# Exercise description
List, from the lines below, each one with "stage" in it.
====== Listed records ======
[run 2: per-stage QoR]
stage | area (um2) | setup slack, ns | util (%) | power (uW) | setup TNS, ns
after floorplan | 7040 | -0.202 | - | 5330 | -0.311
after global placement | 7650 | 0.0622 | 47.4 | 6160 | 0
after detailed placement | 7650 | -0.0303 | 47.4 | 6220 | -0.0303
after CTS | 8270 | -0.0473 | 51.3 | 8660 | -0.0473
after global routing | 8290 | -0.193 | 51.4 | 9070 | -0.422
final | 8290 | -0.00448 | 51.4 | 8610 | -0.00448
[src/rtl/alu_pkg.sv]
// Shared ALU issue definitions: ALU control codes, ALUOp and funct encodings,
// and the issue-entry record carried through the skid buffer.
package alu_pkg;

    localparam int ALU_WIDTH = 32;

    localparam logic [2:0] ALU_ADD = 3'b010;
    localparam logic [2:0] ALU_SUB = 3'b110;
    localparam logic [2:0] ALU_AND = 3'b000;
    localparam logic [2:0] ALU_OR  = 3'b001;
    localparam logic [2:0] ALU_SLT = 3'b111;

    localparam logic [1:0] ALUOP_ADD   = 2'b00;
    localparam logic [1:0] ALUOP_SUB   = 2'b01;
    localparam logic [1:0] ALUOP_FUNCT = 2'b10;
    localparam logic [1:0] ALUOP_RSVD  = 2'b11;

    localparam logic [5:0] FUNCT_ADD = 6'b100000;
    localparam logic [5:0] FUNCT_SUB = 6'b100010;
    localparam logic [5:0] FUNCT_AND = 6'b100100;
    localparam logic [5:0] FUNCT_OR  = 6'b100101;
    localparam logic [5:0] FUNCT_SLT = 6'b101010;

    typedef struct packed {
        logic [2:0]           ctrl;
        logic                 illegal;
        logic [ALU_WIDTH-1:0] a;
        logic [ALU_WIDTH-1:0] b;
    } issue_entry_t;

    localparam issue_entry_t ENTRY_RESET = '{
        ctrl:    ALU_ADD,
        illegal: 1'b0,
        a:       '0,
        b:       '0
    };

endpackage

[src/rtl/alu_ctrl_decode.sv]
// Combinational ALUOp/funct -> ALU control decoder. Undecodable ops fall back to add;
// they are flagged on o_illegal only when ALU_ILLEGAL_TRAP_EN is defined.
module alu_ctrl_decode
    import alu_pkg::*;
(
    input  logic [1:0] i_alu_op,
    input  logic [5:0] i_funct,
    output logic [2:0] o_ctrl,
    output logic       o_illegal
);

`ifdef ALU_ILLEGAL_TRAP_EN
    localparam logic TRAP_EN = 1'b1;
`else
    localparam logic TRAP_EN = 1'b0;
`endif

    always_comb begin
        // NOTE: every output gets a default before the case so no path can infer a latch.
        o_ctrl    = ALU_ADD;
        o_illegal = 1'b0;
        unique case (i_alu_op)
            ALUOP_ADD: o_ctrl = ALU_ADD;
            ALUOP_SUB: o_ctrl = ALU_SUB;
            ALUOP_FUNCT: begin
                case (i_funct)
                    FUNCT_ADD: o_ctrl = ALU_ADD;
                    FUNCT_SUB: o_ctrl = ALU_SUB;
                    FUNCT_AND: o_ctrl = ALU_AND;
                    FUNCT_OR:  o_ctrl = ALU_OR;
                    FUNCT_SLT: o_ctrl = ALU_SLT;
                    default:   o_illegal = TRAP_EN;
                endcase
            end
            ALUOP_RSVD: o_illegal = TRAP_EN;
        endcase
    end

endmodule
======
# Result
[run 2: per-stage QoR]
stage | area (um2) | setup slack, ns | util (%) | power (uW) | setup TNS, ns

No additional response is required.